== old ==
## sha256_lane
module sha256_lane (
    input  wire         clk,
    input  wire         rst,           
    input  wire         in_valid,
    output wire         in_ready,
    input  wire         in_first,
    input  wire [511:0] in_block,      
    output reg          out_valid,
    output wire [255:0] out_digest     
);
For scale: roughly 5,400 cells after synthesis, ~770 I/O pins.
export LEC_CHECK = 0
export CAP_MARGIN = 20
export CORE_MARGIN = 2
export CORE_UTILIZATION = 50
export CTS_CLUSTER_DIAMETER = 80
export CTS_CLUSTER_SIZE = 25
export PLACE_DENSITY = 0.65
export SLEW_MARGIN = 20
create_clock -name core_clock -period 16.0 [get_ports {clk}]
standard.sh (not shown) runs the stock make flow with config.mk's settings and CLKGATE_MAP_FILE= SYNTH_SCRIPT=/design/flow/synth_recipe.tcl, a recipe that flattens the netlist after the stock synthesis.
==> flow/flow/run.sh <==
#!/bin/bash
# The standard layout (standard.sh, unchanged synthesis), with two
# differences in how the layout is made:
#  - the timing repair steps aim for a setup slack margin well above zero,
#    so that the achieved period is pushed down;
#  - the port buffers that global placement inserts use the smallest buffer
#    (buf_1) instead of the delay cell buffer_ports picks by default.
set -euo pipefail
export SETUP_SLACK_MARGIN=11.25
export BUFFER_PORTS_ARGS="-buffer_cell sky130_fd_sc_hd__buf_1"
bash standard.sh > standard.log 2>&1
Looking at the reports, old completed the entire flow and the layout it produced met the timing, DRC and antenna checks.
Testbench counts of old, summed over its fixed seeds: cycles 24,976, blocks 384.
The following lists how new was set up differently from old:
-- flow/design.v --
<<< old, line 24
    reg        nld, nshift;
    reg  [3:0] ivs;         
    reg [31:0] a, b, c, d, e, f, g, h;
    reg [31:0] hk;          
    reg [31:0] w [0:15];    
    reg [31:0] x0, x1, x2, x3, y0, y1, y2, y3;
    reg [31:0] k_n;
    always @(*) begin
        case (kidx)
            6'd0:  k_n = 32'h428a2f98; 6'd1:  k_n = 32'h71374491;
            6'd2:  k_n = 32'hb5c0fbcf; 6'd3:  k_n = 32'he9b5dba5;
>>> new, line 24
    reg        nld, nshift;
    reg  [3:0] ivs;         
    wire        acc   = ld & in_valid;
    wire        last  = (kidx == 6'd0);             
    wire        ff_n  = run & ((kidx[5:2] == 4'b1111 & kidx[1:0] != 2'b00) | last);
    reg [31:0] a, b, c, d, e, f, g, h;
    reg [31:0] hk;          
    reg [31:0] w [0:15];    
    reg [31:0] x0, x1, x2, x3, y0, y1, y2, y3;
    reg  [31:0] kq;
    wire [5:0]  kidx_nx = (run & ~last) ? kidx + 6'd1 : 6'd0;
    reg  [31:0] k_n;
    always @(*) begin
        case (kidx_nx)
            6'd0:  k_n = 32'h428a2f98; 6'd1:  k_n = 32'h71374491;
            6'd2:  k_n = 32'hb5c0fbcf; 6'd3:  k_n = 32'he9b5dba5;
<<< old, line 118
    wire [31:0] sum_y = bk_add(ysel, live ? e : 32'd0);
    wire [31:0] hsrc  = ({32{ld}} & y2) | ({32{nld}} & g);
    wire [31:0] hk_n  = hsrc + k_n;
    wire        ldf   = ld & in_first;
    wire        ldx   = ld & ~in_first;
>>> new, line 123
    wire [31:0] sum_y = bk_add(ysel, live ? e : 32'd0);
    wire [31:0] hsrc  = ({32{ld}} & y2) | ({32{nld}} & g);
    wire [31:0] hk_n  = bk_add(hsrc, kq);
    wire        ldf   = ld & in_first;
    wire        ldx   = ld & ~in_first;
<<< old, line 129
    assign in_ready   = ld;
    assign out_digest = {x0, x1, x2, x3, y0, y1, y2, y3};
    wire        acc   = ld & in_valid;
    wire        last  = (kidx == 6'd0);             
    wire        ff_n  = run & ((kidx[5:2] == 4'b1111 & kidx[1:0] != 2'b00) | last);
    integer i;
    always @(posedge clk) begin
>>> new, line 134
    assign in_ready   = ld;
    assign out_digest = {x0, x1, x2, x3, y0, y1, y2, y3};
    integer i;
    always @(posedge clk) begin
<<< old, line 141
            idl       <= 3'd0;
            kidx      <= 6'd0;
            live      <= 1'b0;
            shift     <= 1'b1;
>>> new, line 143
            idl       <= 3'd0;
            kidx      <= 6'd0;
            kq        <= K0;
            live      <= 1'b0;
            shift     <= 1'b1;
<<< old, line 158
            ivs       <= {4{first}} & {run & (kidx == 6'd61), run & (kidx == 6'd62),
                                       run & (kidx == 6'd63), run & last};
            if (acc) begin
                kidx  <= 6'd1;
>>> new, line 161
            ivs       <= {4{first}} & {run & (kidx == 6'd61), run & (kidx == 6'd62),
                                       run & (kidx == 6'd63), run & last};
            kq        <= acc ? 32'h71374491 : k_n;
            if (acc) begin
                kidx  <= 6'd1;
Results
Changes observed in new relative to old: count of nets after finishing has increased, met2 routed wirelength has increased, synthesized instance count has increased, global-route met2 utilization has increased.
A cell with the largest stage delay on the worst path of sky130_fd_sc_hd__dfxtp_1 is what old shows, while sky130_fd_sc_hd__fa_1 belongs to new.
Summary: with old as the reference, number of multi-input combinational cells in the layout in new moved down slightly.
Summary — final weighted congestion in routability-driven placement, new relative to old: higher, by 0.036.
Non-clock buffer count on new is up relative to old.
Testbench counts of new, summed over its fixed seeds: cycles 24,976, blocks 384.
Context: an optimization exercise on an open-source flow, tuned for small area, a short achievable clock period and few clock cycles per item. The choices shown serve that exercise and are no tape-out recipe.
At most, simulation tests tie the RTL to the original design; equivalence was not proved.
Power and IR drop assume default switching activity.

==> inputs of run Z <==
==> flow/design.v (excerpt) <==
module bq_cascade (
    input             clk,
    input             rst,
    input             cfg_we,
    input      [2:0]  cfg_sec,
    input      [2:0]  cfg_idx,
    input      [35:0] cfg_data,
    input             in_valid,
    output reg        in_ready,
    input      [35:0] in_data,
    output reg        out_valid,
    output reg [35:0] out_data,
    output reg        out_sat
);
clock: 16.0 ns
lec_check: 0
cap_margin: 20
core_margin: 2
core_utilization: 45
slew_margin: 20
standard.sh (not shown) runs the stock make flow with config.mk's settings and CLKGATE_MAP_FILE= SYNTH_SCRIPT=/design/flow/synth_recipe.tcl, a recipe that flattens the netlist after the stock synthesis.
==> flow/flow/run.sh <==
#!/bin/bash
# Layout flow: the standard synthesis, then a clean-up of the full adders' polarity
# (flow/fapol.py: flips full adders so that the inverters Yosys left between them go away;
# registers and ports are untouched), then the standard ORFS flow from floorplan on, with
# - its timing repair aimed at a period below the clock's (SETUP_SLACK_MARGIN),
# - plain buffers (buf_4) rather than delay cells on the ports,
# - after placement, the flip-flops that drive output ports moved next to their port buffers
#   (flow/iomove_run.tcl), then legalized.
set -euo pipefail
R=orfs/results/${FLOW_PLATFORM}/bq_cascade/base
MARGIN=${MARGIN:-11.3}
ARGS=(SETUP_SLACK_MARGIN=$MARGIN "BUFFER_PORTS_ARGS=-buffer_cell sky130_fd_sc_hd__buf_4")
bash standard.sh synth > synth.log 2>&1
cp "$R/1_2_yosys.v" "$R/1_2_yosys_std.v"
python3 flow/fapol.py "$R/1_2_yosys_std.v" "$R/1_2_yosys.v" > fapol.log 2>&1
rm -f "$R/1_synth.odb"
bash standard.sh "${ARGS[@]}" place > place.log 2>&1
IOMOVE_ODB="$R/3_place.odb" openroad -no_init -exit flow/iomove_run.tcl > iomove.log 2>&1
bash standard.sh "${ARGS[@]}" finish > finish.log 2>&1
==> flow/flow/iomove.tcl <==
# Move each flip-flop that drives an output port (through the port's buffer) next to that buffer.
# Usage inside openroad after loading a placed design; then legalize with detailed_placement.
proc iomove_outputs {} {
  set block [ord::get_db_block]
  set moved 0
  foreach bterm [$block getBTerms] {
    if {[$bterm getIoType] ne "OUTPUT"} { continue }
    set net [$bterm getNet]
    if {$net eq "NULL"} { continue }
    # the port buffer drives the port net
    set buf ""
    foreach it [$net getITerms] {
      if {[$it isOutputSignal]} { set buf [$it getInst] }
    }
    if {$buf eq ""} { continue }
    # its input net's driver
    set ff ""
    foreach it [$buf getITerms] {
      if {[$it isInputSignal]} {
        set in_net [$it getNet]
        if {$in_net eq "NULL"} { continue }
        foreach it2 [$in_net getITerms] {
          if {[$it2 isOutputSignal]} { set ff [$it2 getInst] }
        }
      }
    }
    if {$ff eq ""} { continue }
    if {![[$ff getMaster] isSequential]} { continue }
    # only when the flop drives nothing else
    set single 1
    foreach it [$ff getITerms] {
      if {[$it isOutputSignal] && [$it getNet] ne "NULL"} {
        if {[llength [[$it getNet] getITerms]] > 2} { set single 0 }
      }
    }
    if {!$single} { continue }
    set loc [$buf getLocation]
    $ff setLocation [lindex $loc 0] [lindex $loc 1]
    incr moved
  }
  puts "iomove: moved $moved output flip-flops next to their port buffers"
}
==> flow/flow/iomove_run.tcl <==
# Called by flow/run.sh between ORFS's placement and clock tree steps: moves the flip-flops that
# drive output ports next to those ports' buffers, legalizes, and writes the placement back.
set odb $::env(IOMOVE_ODB)
read_db $odb
source [file join [file dirname [info script]] iomove.tcl]
iomove_outputs
detailed_placement
check_placement -verbose
write_db $odb
Other scripts of this flow, unchanged in this note and not shown: flow/flow/fapol.py
==> run M (differences from run Z) <==
--- a/flow/design.v
+++ b/flow/design.v
@@ -21,15 +21,13 @@
     reg  [35:0] cw_data;
     reg  [35:0] cap;             
     reg         capv;            
     reg  [35:0] h1, h2;          
     reg         hf1, hf2;        
     wire [1:0] ph_n = ph + 2'd1;
-    wire [2:0] st_d = (st != 3'd0) ? st - 3'd1 : 3'd0;
-    wire [2:0] st_w = ~cfg_we ? 3'd0 : (cfg_sec == 3'd0) ? 3'd4 : (cfg_sec == 3'd1) ? 3'd1 : 3'd0;
-    wire [2:0] st_n = rst ? 3'd3 : (st_w > st_d) ? st_w : st_d;
+    wire [2:0] st_n = rst ? 3'd3 : cfg_we ? 3'd4 : (st != 3'd0) ? st - 3'd1 : 3'd0;
     wire       hf1m = capv | hf1;               
     always @(posedge clk) begin
         ph       <= rst ? 2'd0 : ph_n;
         st       <= st_n;
         in_ready <= ~rst & (ph_n == 2'd2) & (st_n == 3'd0);
         cw_we    <= cfg_we & ~rst & (cfg_idx < 3'd5);
@@ -285,15 +283,15 @@
         hf2_0_1 <= ~rst & hf2_0_0;
         hy1_0_2 <= hy1_0_1;
         hy2_0_2 <= hy2_0_1;
         hu_0_2  <= hu_0_1;
         hf1_0_2 <= ~rst & hf1_0_1;
         hf2_0_2 <= ~rst & hf2_0_1;
-        hy1_0_3 <= r3v0 ? y0 : hy1_0_2;
-        hy2_0_3 <= r3v0 ? hy1_0_2 : hy2_0_2;
-        hu_0_3  <= r3v0 ? un0 : hu_0_2;
+        hy1_0_3 <= wb0 ? y0 : hy1_0_2;
+        hy2_0_3 <= wb0 ? hy1_0_2 : hy2_0_2;
+        hu_0_3  <= wb0 ? un0 : hu_0_2;
         hf1_0_3 <= hf1n_0;
         hf2_0_3 <= ~rst & (wb0 ? hf1_0_2 : hf2_0_2);
     end
     reg  [35:0] rx1;         
     reg         rxv1, rxs1;   
     reg  [73:0] qa1_0, qa1_1, qb1_0, qb1_1, qc1_0, qc1_1, z1_0, z1_1, r21_0, r21_1;
@@ -395,24 +393,24 @@
         hf2_1_1 <= ~rst & hf2_1_0;
         hy1_1_2 <= hy1_1_1;
         hy2_1_2 <= hy2_1_1;
         hu_1_2  <= hu_1_1;
         hf1_1_2 <= ~rst & hf1_1_1;
         hf2_1_2 <= ~rst & hf2_1_1;
-        hy1_1_3 <= r3v1 ? y1 : hy1_1_2;
-        hy2_1_3 <= r3v1 ? hy1_1_2 : hy2_1_2;
-        hu_1_3  <= r3v1 ? un1 : hu_1_2;
+        hy1_1_3 <= wb1 ? y1 : hy1_1_2;
+        hy2_1_3 <= wb1 ? hy1_1_2 : hy2_1_2;
+        hu_1_3  <= wb1 ? un1 : hu_1_2;
         hf1_1_3 <= hf1n_1;
         hf2_1_3 <= ~rst & (wb1 ? hf1_1_2 : hf2_1_2);
     end
     wire last = (ph == 2'd3);
     always @(posedge clk) begin
-        rx0  <= last ? (capv ? cap : h1) : (r3v0 ? y0 : hy1_0_2);
+        rx0  <= last ? (capv ? cap : h1) : (wb0 ? y0 : hy1_0_2);
         rxv0 <= ~rst & (last ? capv : wb0);
         rxs0 <= last ? 1'b0 : ys0;
-        rx1  <= last ? (r3v0 ? y0 : hy1_0_2) : (r3v1 ? y1 : hy1_1_2);
+        rx1  <= last ? (wb0 ? y0 : hy1_0_2) : (wb1 ? y1 : hy1_1_2);
         rxv1 <= ~rst & (last ? wb0 : wb1);
         rxs1 <= last ? ys0 : ys1;
         out_data  <= y1;
         out_sat   <= ys1;
         out_valid <= last & wb1;
     end
==> flow/flow/run.sh (replaced) <==
#!/bin/bash
# Layout flow: the standard synthesis, then a clean-up of the full adders' polarity
# (flow/fapol.py: flips full adders so that the inverters Yosys left between them go away;
# registers and ports are untouched), then the standard ORFS flow from floorplan on, with
# its timing repair aimed at a period below the clock's (SETUP_SLACK_MARGIN).
set -euo pipefail
R=orfs/results/${FLOW_PLATFORM}/bq_cascade/base
MARGIN=${MARGIN:-11}
bash standard.sh synth > synth.log 2>&1
cp "$R/1_2_yosys.v" "$R/1_2_yosys_std.v"
python3 flow/fapol.py "$R/1_2_yosys_std.v" "$R/1_2_yosys.v" > fapol.log 2>&1
rm -f "$R/1_synth.odb"
bash standard.sh SETUP_SLACK_MARGIN=$MARGIN finish > finish.log 2>&1
==> flow/config.mk (replaced) <==
export PLATFORM = sky130hd
export DESIGN_NAME = bq_cascade
export DESIGN_NICKNAME = bq_cascade
export VERILOG_FILES = /design/flow/design.v
export SDC_FILE = /design/flow/constraint.sdc
export NUM_CORES = 8
export LEC_CHECK = 0
export CAP_MARGIN = 20
export CORE_MARGIN = 2
export CORE_UTILIZATION = 30
export SLEW_MARGIN = 20
removed: flow/flow/iomove.tcl
removed: flow/flow/iomove_run.tcl
==> comparison <==
- Run Z went through all stages and came out clean. Run M completed without violations.
- In sequential cell count, run Z and run M do not differ.
- Of run M and run Z, run Z has the higher register-to-register slack (gap 280 ps).
- Against run Z, the worst hold slack of run M is worse by 2.7 ps.
- Of run M and run Z, run M has the higher die area (gap 50%, measured against run Z).
- Between run Z and run M, the lower setup slack is in run M (gap 280 ps).
- In run M the wire length is smaller than in run Z, by about 1.5%.
- Clock power is about the same in run M and run Z.
- Sequential share of layout area: run M is lower than run Z (0.20 points).
Testbench counts of run Z, summed over its fixed seeds: cycles 8,376, items 2,048.
The RTL of run M was laid out without a check of its function.

==> separate check: timing with driven ports <==
No port has a modelled driver above. Below, the same layouts with a new extraction and two added sets of constraints. Step 1, drivers: a clkbuf_16 drives clk and a buf_2 each remaining input, both assumed. Step 2, shift: input delay + t, output delay - t, t = (earliest + latest rising clock arrival at the registers) / 2. This alone moves slack from input paths to output paths. a / b / c = no drivers / after step 1 / after step 2; a / b = the first two.
| run | t, ns | setup slack, ns | hold WS [ns] | clock arrival spread, ns |
|---|---|---|---|---|
| run Z | 1.245 | 11.232 / 11.082 / 11.016 | 0.271 / 0.271 / 0.271 | 0.175 / 0.175 |
| run M | 1.315 | 10.954 / 10.818 / 9.772 | 0.268 / 0.268 / 0.268 | 0.122 / 0.122 |
After both steps every run listed still meets setup and hold. For run M, which loses most, drivers alone change the setup slack by -0.136 ns; drivers and shift together by -1.182 ns.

> [AIM OF THE TASK]: Read the data above. Pull out each line in which the string "hsrc" appears.

> [ANSWER SPACE]:
    wire [31:0] hsrc  = ({32{ld}} & y2) | ({32{nld}} & g);
    wire [31:0] hk_n  = hsrc + k_n;
    wire [31:0] hsrc  = ({32{ld}} & y2) | ({32{nld}} & g);
    wire [31:0] hk_n  = bk_add(hsrc, kq);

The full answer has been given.